FIG. 16 shows a circuit configuration mounted on the wiring pattern substrate 324A shown in FIG. In FIG. 16, the node P ₁ corresponds to the contact terminal 370a, the node P ₂ corresponds to the contact terminal 370b, and the node P ₃ corresponds to the contact terminal 370c. As shown in FIG. 16, the circuit arrangement being mounted on the wiring pattern substrate 324A is between the node _{P 1} and node _{P 2,} resistor 393 is connected between the node _{P 2} and node _{P 3,} A capacitor 394 and a resistor 395 are connected. Node P ₃ is grounded. From node _{P 1,} the input voltage _{V in} from the variable alternating voltage source 396 is inputted. Then, the output voltage V _out from the node P ₂ is measured by the determination circuit 397.

Here, when the resistance value of the resistor 393 is R ₁ , the resistance value of the resistor 395 is R ₂ , the capacitance of the capacitor 394 is C ₁ , and the angular frequency is ω, the impedance between the node P ₂ and the node P ₃ Z is obtained as follows.

Here, the relationship between the input voltage V _in and the output voltage V _out is determined in the following manner.

  From the above equation, the amplitude characteristic can be obtained as follows.

From the equation (3), this circuit becomes a low-pass filter.
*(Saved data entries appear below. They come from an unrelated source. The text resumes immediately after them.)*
$ cat config.mk
export PLATFORM = sky130hd
export DESIGN_NAME = coherency_unit
export DESIGN_NICKNAME = d
export VERILOG_FILES = /design/src/mesi_pkg.sv /design/src/coherency_unit.sv
export VERILOG_INCLUDE_DIRS = /design/src /design/src/src
export SDC_FILE = /design/constraint.sdc
export NUM_CORES = 1
export LEC_CHECK = 0
export ABC_CLOCK_PERIOD_IN_PS = 4300
export BUFFER_PORTS_ARGS = -buffer_cell sky130_fd_sc_hd__buf_4
export CAP_MARGIN = 5
export CORE_UTILIZATION = 61
export DETAILED_ROUTE_END_ITERATION = 10
export PLACE_DENSITY = 0.87
export SETUP_SLACK_MARGIN = 0.2
export SYNTH_ARGS = -nofsm -noshare
export SYNTH_HDL_FRONTEND = slang
export SYNTH_SLANG_ARGS = --single-unit
$ cat constraint.sdc
create_clock -name CLK -period 4.3 [get_ports CLK]
set_input_delay 0.43 -clock CLK [delete_from_list [all_inputs] [get_ports CLK]]
set_output_delay 0.43 -clock CLK [all_outputs]
set_load 0.005 [all_outputs]
$ cat src/mesi_defines.svh
/*
 * Build-time sizing for the MESI snoop controller
 * CPU count, line address width, line-state table sets and queue depth
 */
`ifndef MESI_DEFINES_SVH
`define MESI_DEFINES_SVH

// CPUs sharing the snoop bus
`define MESI_CPUS 2

// Cache-line address width
`define MESI_ADDR_W 32

// Sets in the line-state table, low address bits select the set
`define MESI_SETS 8

// Entries in the transaction queue
`define MESI_FIFO_DEPTH 4

`endif
$ cat src/mesi_pkg.sv
/*
 * MESI snoop controller types
 * Line states, bus operations and the queued bus transaction
 */
`default_nettype none
`include "mesi_defines.svh"

package mesi_pkg;

    // CPU index width, kept at one bit for a single-CPU build
    localparam int CPU_W = (`MESI_CPUS > 1) ? $clog2(`MESI_CPUS) : 1;

    typedef logic [CPU_W-1:0] cpu_idx_t;

    // Line state held per CPU, INVALID is the reset value
    typedef enum logic [1:0] {
        MODIFIED,
        EXCLUSIVE,
        SHARED,
        INVALID
    } mesi_state_t;

    typedef enum logic [1:0] {
        BUS_RD,     // Read miss
        BUS_RDX,    // Write miss, read for ownership
        BUS_EVICT   // Line replaced in the requester's cache
    } bus_op_t;

    // One queued bus transaction
    typedef struct packed {
        bus_op_t                 op;
        cpu_idx_t                cpu;   // Requesting CPU
        logic [`MESI_ADDR_W-1:0] addr;  // Line address
    } bus_txn_t;

endpackage

`default_nettype wire

$ cat src/coherency_unit.sv
/*
 * MESI coherency unit
 * Per-set line-state table, one tag and one state per CPU, updated from the
 * head transaction with snoop masks, requester grant and write-back request
 */
`default_nettype none
`include "mesi_defines.svh"

module coherency_unit
    import mesi_pkg::*;
(
    input  wire logic                 CLK,
    input  wire logic                 nRST,
    input  wire logic                 empty,
    input  wire bus_txn_t             head_txn,
    output logic                      pop,
    output logic                      resp_valid,
    output cpu_idx_t                  resp_cpu,
    output mesi_state_t               resp_state,
    output logic [`MESI_CPUS-1:0]     snoop_inv,
    output logic [`MESI_CPUS-1:0]     snoop_share,
    output logic                      l2_wen,
    output logic [`MESI_ADDR_W-1:0]   l2_addr
);

    localparam int SET_W = $clog2(`MESI_SETS);
    localparam int TAG_W = `MESI_ADDR_W - SET_W;

    typedef mesi_state_t [`MESI_CPUS-1:0] line_t;  // One state per CPU

    logic [TAG_W-1:0] tag_tbl   [`MESI_SETS];
    line_t            state_tbl [`MESI_SETS];

    logic [SET_W-1:0]          set_idx;
    logic [TAG_W-1:0]          req_tag;
    cpu_idx_t                  req_cpu;
    line_t                     cur_line;
    logic                      line_live;  // Some CPU holds the stored tag
    logic                      tag_hit;

    line_t                     nxt_line;
    logic [TAG_W-1:0]          nxt_tag;
    mesi_state_t               nxt_state;  // Requester's grant
    logic [`MESI_CPUS-1:0]     nxt_inv;
    logic [`MESI_CPUS-1:0]     nxt_share;
    logic                      nxt_wb;
    logic [`MESI_ADDR_W-1:0]   nxt_wb_addr;

    assign pop = !empty;  // One transaction per cycle

    assign set_idx  = head_txn.addr[SET_W-1:0];
    assign req_tag  = head_txn.addr[`MESI_ADDR_W-1:SET_W];
    assign req_cpu  = head_txn.cpu;
    assign cur_line = state_tbl[set_idx];
    assign tag_hit  = (tag_tbl[set_idx] == req_tag);

    always_comb begin
        line_live = 1'b0;
        for (int i = 0; i < `MESI_CPUS; i++)
            if (cur_line[i] != INVALID)
                line_live = 1'b1;
    end

    // MESI transaction step
    always_comb begin
        logic other_held;
        nxt_line    = cur_line;
        nxt_tag     = tag_tbl[set_idx];
        nxt_state   = INVALID;
        nxt_inv     = '0;
        nxt_share   = '0;
        nxt_wb      = 1'b0;
        nxt_wb_addr = head_txn.addr;  // Request's own line unless displaced
        other_held  = 1'b0;

        // Miss on another tag in this set pushes the old line out first
        if (head_txn.op != BUS_EVICT) begin
            nxt_tag = req_tag;
            if (line_live && !tag_hit) begin
                nxt_wb_addr = {tag_tbl[set_idx], set_idx};  // Old line's address
                for (int i = 0; i < `MESI_CPUS; i++) begin
                    if (cur_line[i] != INVALID) begin
                        nxt_inv[i]  = 1'b1;
                        nxt_wb      = nxt_wb || (cur_line[i] == MODIFIED);
                        nxt_line[i] = INVALID;
                    end
                end
            end
        end

        for (int i = 0; i < `MESI_CPUS; i++)
            if (cpu_idx_t'(i) != req_cpu && nxt_line[i] != INVALID)
                other_held = 1'b1;

        case (head_txn.op)
            BUS_RD: begin
                if (nxt_line[req_cpu] != INVALID) begin
                    nxt_state = nxt_line[req_cpu];  // Already a holder
                end else if (other_held) begin
                    for (int i = 0; i < `MESI_CPUS; i++) begin
                        if (nxt_line[i] != INVALID) begin
                            if (nxt_line[i] == MODIFIED)
                                nxt_wb = 1'b1;  // Owner flushes dirty copy
                            nxt_line[i]  = SHARED;
                            nxt_share[i] = 1'b1;
                        end
                    end
                    nxt_state = SHARED;
                end else begin
                    nxt_state = EXCLUSIVE;  // Sole copy
                end
                nxt_line[req_cpu] = nxt_state;
            end
            BUS_RDX: begin
                for (int i = 0; i < `MESI_CPUS; i++) begin
                    if (cpu_idx_t'(i) != req_cpu && nxt_line[i] != INVALID) begin
                        if (nxt_line[i] == MODIFIED)
                            nxt_wb = 1'b1;  // Dirty owner writes back
                        nxt_inv[i]  = 1'b1;
                        nxt_line[i] = INVALID;
                    end
                end
                nxt_state         = MODIFIED;
                nxt_line[req_cpu] = MODIFIED;
            end
            BUS_EVICT: begin
                if (line_live && tag_hit) begin  // Mismatching tag leaves the set alone
                    nxt_wb            = (cur_line[req_cpu] == MODIFIED);
                    nxt_line[req_cpu] = INVALID;
                end
            end
            default: ;  // Unused encoding
        endcase
    end

    // Table states and response strobes
    always_ff @(posedge CLK or negedge nRST) begin
        if (!nRST) begin
            resp_valid  <= 1'b0;
            l2_wen      <= 1'b0;
            snoop_inv   <= '0;
            snoop_share <= '0;
            for (int s = 0; s < `MESI_SETS; s++)
                for (int i = 0; i < `MESI_CPUS; i++)
                    state_tbl[s][i] <= INVALID;
        end else begin
            resp_valid  <= pop;
            l2_wen      <= pop && nxt_wb;
            snoop_inv   <= pop ? nxt_inv : '0;    // Masks only in the response cycle
            snoop_share <= pop ? nxt_share : '0;
            if (pop)
                state_tbl[set_idx] <= nxt_line;
        end
    end

    // Tags and response payload
    always_ff @(posedge CLK) begin
        if (pop) begin
            tag_tbl[set_idx] <= nxt_tag;
            resp_cpu         <= req_cpu;
            resp_state       <= nxt_state;
            l2_addr          <= nxt_wb_addr;
        end
    end

endmodule

`default_nettype wire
The cutoff frequency of this circuit is (ω = (1 / C ₁ R ₁ )), and the constant that determines the frequency characteristics of this circuit is C ₁ R ₁ . Therefore, in correspondence with the constant C ₁ R ₁ and the attribute information determined from the capacitance C ₁ and resistance R ₁ Tokyo, while changing the frequency of the input voltage V _in, by measuring the output voltage V _out, the tape The type of the cartridge 100 can be determined.

That is, when the resistor 393, the resistor 395, and the capacitor 394 are disposed on the wiring pattern substrate 324A, the value C ₁ R ₁ between the resistance value R ₁ of the resistor 393 and the capacitance C _{1 of the} capacitor 394 corresponds to the attribute information. Set the value to Upon detection changes the frequency of the input voltage V _in from the variable AC voltage source 396, to measure the change in the output voltage V _out. Thereby, the frequency characteristic of a circuit is acquirable. The value C ₁ R ₁ between the resistance value R ₁ and the capacitance C ₁ can be determined from the measured frequency characteristics. Thereby, the identification information of the tape cartridge 100 can be detected.
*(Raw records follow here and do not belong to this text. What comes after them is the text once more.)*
**src/mesi_defines.svh**
```systemverilog
/*
 * Build-time sizing for the MESI snoop controller
 * CPU count, line address width, line-state table sets and queue depth
 */
`ifndef MESI_DEFINES_SVH
`define MESI_DEFINES_SVH

// CPUs sharing the snoop bus
`define MESI_CPUS 2

// Cache-line address width
`define MESI_ADDR_W 32

// Sets in the line-state table, low address bits select the set
`define MESI_SETS 8

// Entries in the transaction queue
`define MESI_FIFO_DEPTH 4

`endif
```
**src/mesi_pkg.sv**
```systemverilog
/*
 * MESI snoop controller types
 * Line states, bus operations and the queued bus transaction
 */
`default_nettype none
`include "mesi_defines.svh"

package mesi_pkg;

    // CPU index width, kept at one bit for a single-CPU build
    localparam int CPU_W = (`MESI_CPUS > 1) ? $clog2(`MESI_CPUS) : 1;

    typedef logic [CPU_W-1:0] cpu_idx_t;

    // Line state held per CPU, INVALID is the reset value
    typedef enum logic [1:0] {
        MODIFIED,
        EXCLUSIVE,
        SHARED,
        INVALID
    } mesi_state_t;

    typedef enum logic [1:0] {
        BUS_RD,     // Read miss
        BUS_RDX,    // Write miss, read for ownership
        BUS_EVICT   // Line replaced in the requester's cache
    } bus_op_t;

    // One queued bus transaction
    typedef struct packed {
        bus_op_t                 op;
        cpu_idx_t                cpu;   // Requesting CPU
        logic [`MESI_ADDR_W-1:0] addr;  // Line address
    } bus_txn_t;

endpackage

`default_nettype wire

```
**src/txn_fifo.sv**
```systemverilog
/*
 * Synchronous transaction queue
 * Circular buffer with a parameterized payload type between arbiter and
 * coherency unit, push and pop together are accepted when full
 */
`default_nettype none
`include "mesi_defines.svh"

module txn_fifo
    import mesi_pkg::*;
#(
    parameter type payload_t = bus_txn_t
) (
    input  wire logic     CLK,
    input  wire logic     nRST,
    input  wire logic     push,
    input  wire payload_t push_data,
    input  wire logic     pop,
    output payload_t      head_data,
    output logic          full,
    output logic          empty
);

    localparam int DEPTH = `MESI_FIFO_DEPTH;
    localparam int PTR_W = (DEPTH > 1) ? $clog2(DEPTH) : 1;
    localparam int CNT_W = $clog2(DEPTH + 1);

    localparam logic [PTR_W-1:0] LAST_SLOT = PTR_W'(DEPTH - 1);
    localparam logic [CNT_W-1:0] FULL_CNT  = CNT_W'(DEPTH);

    payload_t         mem [DEPTH];
    logic [PTR_W-1:0] wr_ptr;
    logic [PTR_W-1:0] rd_ptr;
    logic [CNT_W-1:0] count;  // Entries held
    logic             do_push;
    logic             do_pop;

    assign do_pop  = pop && !empty;
    assign do_push = push && (!full || do_pop);  // Pop frees the slot this cycle

    assign full      = (count == FULL_CNT);
    assign empty     = (count == '0);
    assign head_data = mem[rd_ptr];  // Head visible right after the push edge

    always_ff @(posedge CLK or negedge nRST) begin
        if (!nRST) begin
            wr_ptr <= '0;
            rd_ptr <= '0;
            count  <= '0;
        end else begin
            if (do_push)
                wr_ptr <= (wr_ptr == LAST_SLOT) ? '0 : wr_ptr + 1'b1;
            if (do_pop)
                rd_ptr <= (rd_ptr == LAST_SLOT) ? '0 : rd_ptr + 1'b1;
            count <= count + CNT_W'(do_push) - CNT_W'(do_pop);
        end
    end

    // Storage
    always_ff @(posedge CLK) begin
        if (do_push)
            mem[wr_ptr] <= push_data;
    end

endmodule

`default_nettype wire

```
**config.mk**
```make
export PLATFORM = sky130hd
export DESIGN_NAME = txn_fifo
export DESIGN_NICKNAME = d
export VERILOG_FILES = /design/src/mesi_pkg.sv /design/src/txn_fifo.sv
export VERILOG_INCLUDE_DIRS = /design/src /design/src/src
export SDC_FILE = /design/constraint.sdc
export NUM_CORES = 1
export LEC_CHECK = 0
export ABC_AREA = 1
export BUFFER_PORTS_ARGS = -buffer_cell sky130_fd_sc_hd__buf_2
export CELL_PAD_IN_SITES_DETAIL_PLACEMENT = 0
export CELL_PAD_IN_SITES_GLOBAL_PLACEMENT = 1
export CORE_MARGIN = 3
export CORE_UTILIZATION = 44
export CTS_BUF_LIST = sky130_fd_sc_hd__clkbuf_4
export DETAILED_ROUTE_END_ITERATION = 7
export PLACE_DENSITY = 0.77
export SKIP_LAST_GASP = 1
export SYNTH_ARGS = -nofsm -noshare
export SYNTH_HDL_FRONTEND = slang
export SYNTH_SLANG_ARGS = --single-unit
```
**constraint.sdc**
```tcl
create_clock -name CLK -period 2.6 [get_ports CLK]
set_clock_uncertainty 0.1 [all_clocks]
set_input_delay 0.52 -clock CLK [delete_from_list [all_inputs] [get_ports CLK]]
set_output_delay 0.52 -clock CLK [all_outputs]
set_load 0.005 [all_outputs]
```
==> impl_metrics.py, run 1 <==
metrics = {
    "placed_design": {
        "gp_congestion": 0.786,
        "dp_cells": 667,
        "dpl.hpwl_um": 6570,
        "dp_slack_ns": 0.500,
        "io_buffers": 75,
    },
    "power": {
        "power_density_nw_per_um2": 1090,
        "ir_drop_mv": 0.488,
        "p_leak_nw": 2.44,
    },
    "setup_path": {
        "critPathLaunch": "rd_ptr[0]$_DFFE_PN0N_",
        "critPathLaunchType": "flip-flop",
        "cp-end-kind": "output port",
        "cp_data_arrival_time_ns": 1.81,
        "critPathKind": "flip-flop to output port",
        "cp.required_ns": 1.98,
        "path_max_fanout": 36,
        "reg2reg_from": "count[1]$_DFF_PN0_",
    },
    "logic_synthesis": {
        "synth-seq-cells": 147,
        "syn_area_um2": 5830,
        "synth_most_common_cell": "edfxtp_1",
        "synthTopCellsByArea": "edfxtp_1 (72%), o21ai_1 (9.1%), nor2_1 (7.1%)",
        "yosys_most_used_dff": "edfxtp_1",
        "ys_top_cells_by_count": "edfxtp_1 (140), nor2_1 (110), o21ai_1 (106)",
        "syn_inst": 429,
        "yosysSeqAreaShare_pct": 75.2,
        "syn-num-nets": 475,
        "ys_types": 22,
        "ys_warn_count": 0,
        "synthArstFlopShare_pct": 4.76,
        "synth-edff-count": 140,
        "yosys.area.top_type_share_pct": 72.2,
        "syn_avg_cell_area_um2": 13.6,
        "synth_area_leader_cell": "edfxtp_1",
    },
    "timing": {
        "tns_ns": 0,
        "fin_ws_ns": 0.173,
        "fin_crit_ns": 2.43,
        "slew_viol_final": 0,
        "max_freq_mhz": 412,
        "max_slew_margin_pct": 79.2,
        "fin_crit_sh_pct": 93.3,
        "hold_viol": 0,
        "setup_viol_count_final": 0,
        "rsz0062_at_grt": "yes",
        "worst_slew_pin_slew_ns": 0.312,
    },
    "route": {
        "drt-initial-drc-count": 228,
        "vias_per_cell": 4.92,
        "drtPass1Iterations": 5,
        "wl_per_cell_um": 15.4,
        "route.detailed.drc": 0,
        "postRouteAntennaNets": 0,
        "via_count": 3462,
        "wl_um": 10800,
    },
    "floorplanning": {
        "die_h_um": 121,
        "die-width_um": 121,
        "core_area_um2": 12800,
        "start_util_pct": 45.6,
        "die-area_um2": 14700,
        "pin_count": 76,
        "rows": 41,
    },
    "clock_network": {
        "root_buffer": "clkbuf_4",
        "cts.htree.levels": 4,
        "clockBufferDepth": 2,
        "insertion_delay_ns": 0.50,
        "clkSinkCount": 147,
        "numCtsBuffers": 17,
        "cts.clk_slew.worst_paths_ns": 0.13,
        "cts_tree": "done",
    },
    "global_routing": {
        "antenna_found_initial": 0,
        "grt_usage_pct": 15.3,
        "grt_overflow": 0,
        "grt_pass1_wl_um": 17100,
        "grt_pass1_vias": 3392,
        "grt_start_max_net_pins": 71,
    },
    "finish": {
        "layout.nets": 564,
        "fillers": 1100,
        "stdcell_count": 704,
        "drive_above_1_share_pct": 24.9,
        "syn_to_final_growth_pct": 14.9,
    },
    "run": {
        "cap_viol_max_count": 0,
    },
    "min_path": {
        "hp-class": "primary input to flip-flop",
        "hold_path.startpoint": "push_data[23]",
    },
    "status": {
        "status": "complete, no violations",
    },
}
[area by class of cell]
| type | instances | area (um^2) | area share [%] |
|---|---|---|---|
| Antenna cell | 1 | 2.50 | 0.0374 |
| Inverter | 13 | 67.6 | 1.01 |
| Timing Repair Buffer | 92 | 536 | 8.00 |
| Sequential cell | 147 | 4380 | 65.5 |
| Tap cell | 172 | 215 | 3.22 |
| Clock inverter | 12 | 156 | 2.34 |
| Clock buffer | 20 | 150 | 2.24 |
| Multi-Input combinational cell | 247 | 1180 | 17.7 |
[final timing paths]
kind | end | slack [ns] | cells after the start
worst max-delay path | head_data[9] | 0.17 | 6
worst min register to register | count[0]$_DFF_PN0_ | 0.44 | 1
worst min-delay path | mem[3][23]$_DFFE_PP_ | 0.12 | 1
worst max register to register | count[2]$_DFF_PN0_ | 0.76 | 7
max in group asynchronous | rd_ptr[0]$_DFFE_PN0N_ | 1.95 | 2
min in group asynchronous | rd_ptr[0]$_DFFE_PN0N_ | 0.27 | 2
[state kept, by name, summed over array words and instances (netlist names)]
signal and cells:
count 3, mem 140, rd_ptr 2, wr_ptr 2
[critical path, stage by stage (launching register included)]
cell and delay [ns]:
dfrtp_4 0.57, buf_12 0.23, nor2_1 0.07, nor2_1 0.09, o21ai_1 0.07, o21ai_1 0.10, buf_2 0.14
[cells by family after synthesis]
family | synth area share (%)
buf+inv | 5.07
simple gates | 8.87
fa+ha+maj | 1.63
compound gates | 9.11
flops | 75.2
xor+xnor | 0.150
[report_power, final]
part	switching, W	internal [W]	total, W
Sequential	0.000178	0.00311	0.00329
Clock	0.000787	0.000701	0.00149
Combinational	0.00155	0.000972	0.00252
[metal layers]
layer	part of all wire [%]	wire length, um	GRT usage [%]
met1	42	4570	19.5
met2	51	5550	25.1
met3	4.9	526	3.64
met4	1.8	190	6.66
met5	0	0	0
[layout by cell type, fill, tap and decap left out, drive strengths merged]
cell type	synthesis	routed
edfxtp	140	140
nor2	111	111
o21ai	106	106
buf	19	91
clkbuf	3	20
nand2	15	15
inv	13	14
dfrtp	7	7
ha	6	6
nand3	5	5
clkinvlp	0	4
clkinv	0	4
bufinv	0	3
diode	0	1
nand3b	1	1
xnor2	1	1
or2	1	1
fa	1	1
dlygate4sd3	0	1
[timing repair]
| item | in CTS | in global routing |
|---|---|---|
| endpoints found under the setup margin | 14 | 25 |
| setup buffers | 0 | 3 |
| endpoints found under the hold margin | 7 | 0 |
| hold buffers | 1 | 0 |
| gates resized for setup | 3 | 4 |
[through the flow]
| step | total power, W | cell area (um^2) | util (%) | hold slack (ns) |
|---|---|---|---|---|
| after global routing | 0.00783 | 6690 | 52.4 | 0.0539 |
| after global placement | 0.00577 | 6330 | 49.6 | 0.263 |
| after detailed placement | 0.00585 | 6330 | 49.6 | 0.268 |
| final | 0.00729 | 6690 | 52.4 | 0.120 |
| after CTS | 0.00737 | 6660 | 52.1 | 0.0550 |
| after floorplan | 0.00509 | 5830 | - | 0.124 |
No activity file was read; power rests on OpenSTA's default activity.
==> inputs of run 2 (changes only) <==
--- a/config.mk
+++ b/config.mk
@@ -8,10 +8,8 @@
 export LEC_CHECK = 0
 export ABC_AREA = 1
 export BUFFER_PORTS_ARGS = -buffer_cell sky130_fd_sc_hd__buf_2
-export CELL_PAD_IN_SITES_DETAIL_PLACEMENT = 0
-export CELL_PAD_IN_SITES_GLOBAL_PLACEMENT = 1
 export CORE_MARGIN = 3
-export CORE_UTILIZATION = 44
+export CORE_UTILIZATION = 54
 export CTS_BUF_LIST = sky130_fd_sc_hd__clkbuf_4
 export DETAILED_ROUTE_END_ITERATION = 7
 export PLACE_DENSITY = 0.77
==> constraint.sdc (replaced) <==
create_clock -name CLK -period 2 [get_ports CLK]
set_clock_uncertainty 0.1 [all_clocks]
set_input_delay 0.4 -clock CLK [delete_from_list [all_inputs] [get_ports CLK]]
set_output_delay 0.4 -clock CLK [all_outputs]
set_load 0.005 [all_outputs]
==> impl_metrics.py, run 2 (synthesis results as in run 1) <==
metrics = {
    "status": {
        "status": "complete, but fails checks",
        "violations": "setup timing",
    },
    "setup_path": {
        "critPathKind": "flip-flop to output port",
        "cp_data_arrival_time_ns": 1.79,
        "path_max_fanout": 27,
        "critPathLaunchType": "flip-flop",
        "cp.required_ns": 1.50,
        "cp-end-kind": "output port",
    },
    "power": {
        "p_sw_share_pct": 36.3,
        "p_int_w": 0.00628,
        "sequentialPowerShare_pct": 43.2,
        "power_density_nw_per_um2": 1370,
        "ir_drop_mv": 0.639,
        "p_leak_nw": 2.67,
        "clock_power_share_pct": 16.7,
        "power_switching_w": 0.00358,
        "power_frac_comb_pct": 40.1,
    },
    "timing": {
        "fin_ws_ns": -0.291,
        "holdWs_ns": 0.0813,
        "max_slew_margin_pct": 82.0,
        "fin_crit_ns": 2.29,
        "rsz0062_at_grt": "yes",
        "max_freq_mhz": 436,
        "slew_viol_final": 0,
        "setup_viol_count_final": 35,
        "worst_slew_pin_slew_ns": 0.269,
        "hold_viol": 0,
        "fin_crit_sh_pct": 115,
    },
    "route": {
        "wl_um": 11700,
        "wl_per_cell_um": 16.4,
        "postRouteAntennaNets": 0,
        "route.detailed.drc": 0,
        "vias_per_cell": 5.24,
        "via_count": 3730,
        "drtPass1Iterations": 4,
        "drt-initial-drc-count": 260,
    },
    "finish": {
        "syn_to_final_growth_pct": 23.6,
        "stdcell_count": 712,
        "top_register": "mem",
        "fillers": 737,
        "antenna_cells": 0,
        "layout_common_cells": "edfxtp_1 (140), o21ai_1 (106), nor2_1 (103), buf_2 (75), dlygate4sd3_1 (36)",
        "layout.nets": 609,
        "reg_top3": "mem x140, count x3",
        "drive_above_1_share_pct": 25.3,
        "largest_reg_flops": 140,
        "utilization_pct": 69.1,
        "final_common_cell": "edfxtp_1",
    },
    "placed_design": {
        "dpl.hpwl_um": 6640,
        "gp_congestion": 0.814,
        "io_buffers": 75,
        "dp_cells": 633,
    },
    "floorplanning": {
        "start_util_pct": 55.9,
        "die-width_um": 110,
        "pin_count": 76,
        "core_area_um2": 10400,
        "rows": 37,
        "die_h_um": 110,
        "die-area_um2": 12100,
    },
    "clock_network": {
        "cts_tree": "done",
        "cts.clk_slew.worst_paths_ns": 0.13,
        "insertion_delay_ns": 0.51,
        "clockBufferDepth": 2,
        "root_buffer": "clkbuf_4",
        "clkSinkCount": 147,
        "cts.htree.levels": 4,
        "numCtsBuffers": 17,
    },
    "global_routing": {
        "grt_pass1_vias": 3788,
        "grt_pass1_wl_um": 18400,
        "grt_start_max_net_pins": 40,
        "antenna_found_initial": 0,
        "grt_usage_pct": 20.7,
        "grt_overflow": 0,
    },
    "min_path": {
        "hp-class": "primary input to flip-flop",
    },
    "run": {
        "cap_viol_max_count": 0,
    },
}
==> run 2: cell count changes in the layout (fill, tap and decap cells not counted), sizes merged <==
cell         before  now
clkinvlp          4    3
dlygate4sd3       1   36
buf              91   99
clkbuf           20   18
diode             1    0
inv              14   19
bufinv            3    0
clkinv            4    7
==> run 2: timing repair <==
item,in CTS,in global routing
gates cloned,4,1
gates resized for setup,11,5
setup endpoints to repair,35,36
setup buffers,5,1
endpoints found under the hold margin,147,0
pin swaps,0,0
hold buffers,36,0
==> run 2: final timing paths <==
| check | start | to | slack (ns) | depth (start not counted) |
|---|---|---|---|---|
| max | rd_ptr[0]$_DFFE_PN0N_ | head_data[32] | -0.29 | 6 |
| min | pop | rd_ptr[1]$_DFFE_PN0N_ | 0.08 | 3 |
| max reg2reg | count[1]$_DFF_PN0_ | count[2]$_DFF_PN0_ | 0.21 | 7 |
| min reg2reg | count[0]$_DFF_PN0_ | count[0]$_DFF_PN0_ | 0.46 | 1 |
| max in group asynchronous | nRST | rd_ptr[0]$_DFFE_PN0N_ | 1.48 | 2 |
| min in group asynchronous | nRST | count[1]$_DFF_PN0_ | 0.14 | 2 |
==> run 2: layout make-up <==
class / count / area, um^2 / area share [%]
multi-input cells: 247 / 1200 / 16.6
well taps: 136 / 170 / 2.36
clock inverters: 15 / 124 / 1.72
repair inverters: 1 / 7.51 / 0.104
flip-flops and latches: 147 / 4380 / 60.9
inverters: 13 / 66.3 / 0.921
clock buffers: 17 / 128 / 1.77
repair buffers: 136 / 1120 / 15.6
==> run 2: per-stage QoR <==
stage          setup TNS [ns]  setup WS (ns)  power, W  cell area [um^2]
2_1_floorplan          -12.44        -0.0892   0.00661              5840
3_3_place_gp                0          0.260   0.00763              6380
3_5_place_dp                0          0.186   0.00774              6380
4_1_cts                 -9.16         -0.292   0.00984              7160
5_1_grt                -12.66         -0.396    0.0105              7200
6_report                -7.92         -0.291   0.00987              7200
==> run 2: power by group through the flow <==
stage,clock [W],sequential (W),combinational [W]
finish,0.00165,0.00426,0.00396
global route,0.00181,0.00431,0.00441
CTS,0.00167,0.00427,0.00390
detailed placement,0,0.00431,0.00343
global placement,0,0.00427,0.00336
floorplan,0,0.00425,0.00236
==> run 2: per-layer routing <==
layer	part of all wire (%)	global-route usage, %	vias up
met5	0	0	-
met2	52	34.6	137
met4	1.1	8.10	0
met1	39	25.7	1773
li1	-	-	1807
met3	7.6	5.46	13
==> run 2: worst max-delay path: stages, from the launching register on <==
cell     delay [ns]
dfrtp_2        0.55
buf_12         0.23
nor2_1         0.08
nor2_1         0.10
o21ai_1        0.10
o21ai_1        0.10
buf_2          0.13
When measuring the frequency characteristic determined from the capacitance C ₁ and the resistance value R ₁ , it is necessary to change the frequency of the variable AC voltage source 396. However, in order to determine the identification information, it is not necessary to change the frequency of the variable AC voltage source 396 in multiple stages. The frequency of the variable AC voltage source 396 only needs to be set to such an extent that the difference between the pass band and the cutoff band of the circuit can be identified (for example, three stages).

Further, from the equation (3), the voltage in the passband of this circuit is a value based on (R ₂ / (R ₁ + R ₂ )), and the constant that determines the gain in the passband is (R ₂ / (R ₁ + R ₂ )). Therefore, the voltage and the attribute information in the pass band determined by the resistance R ₂ of the resistance value R ₁ and the resistor 395 of the resistor 393 is associated, by measuring the voltage at the passband, determining attribute information can do.

That is, the wiring pattern substrate 324A, resistors 393 and 395, when arranging the capacitor 394, the resistance value _{R 2} and determined by the value of the resistance value _{R 1} and the resistor 395 of the resistor 393 _(R 2 _{/ (R} 1 + _{R 2} )) Is set to a value corresponding to the attribute information. Upon detection, it sets the frequency of the input voltage V _in from the variable AC voltage source 396 to the frequency of the pass band, measuring the output voltage V _out of _the passband. Thereby, the voltage in the pass band can be acquired. From the measured voltage of the passband, the resistance value _{R 2} and determined by the value of the resistance value _{R 1} and the resistor 395 of the resistor _{393 (R 2 / (R 1} + R 2)) can be determined, thereby, the attribute Information can be detected.

Further, the frequency characteristic determined from the value of the capacitance _{C 1} of the resistance value _{R 1} and the capacitor 394 of the resistor 393, the voltage at the passband determined by the resistance value _{R 2} Metropolitan resistance value _{R 1} and the resistor 395 of the resistor 393 By combining them, more attribute information can be determined. For example, if N types are set as the value of C ₁ R ₁ and N types are set as the value of (R ₂ / (R ₁ + R ₂ )), N ² types of attribute information are expressed from the combination. be able to.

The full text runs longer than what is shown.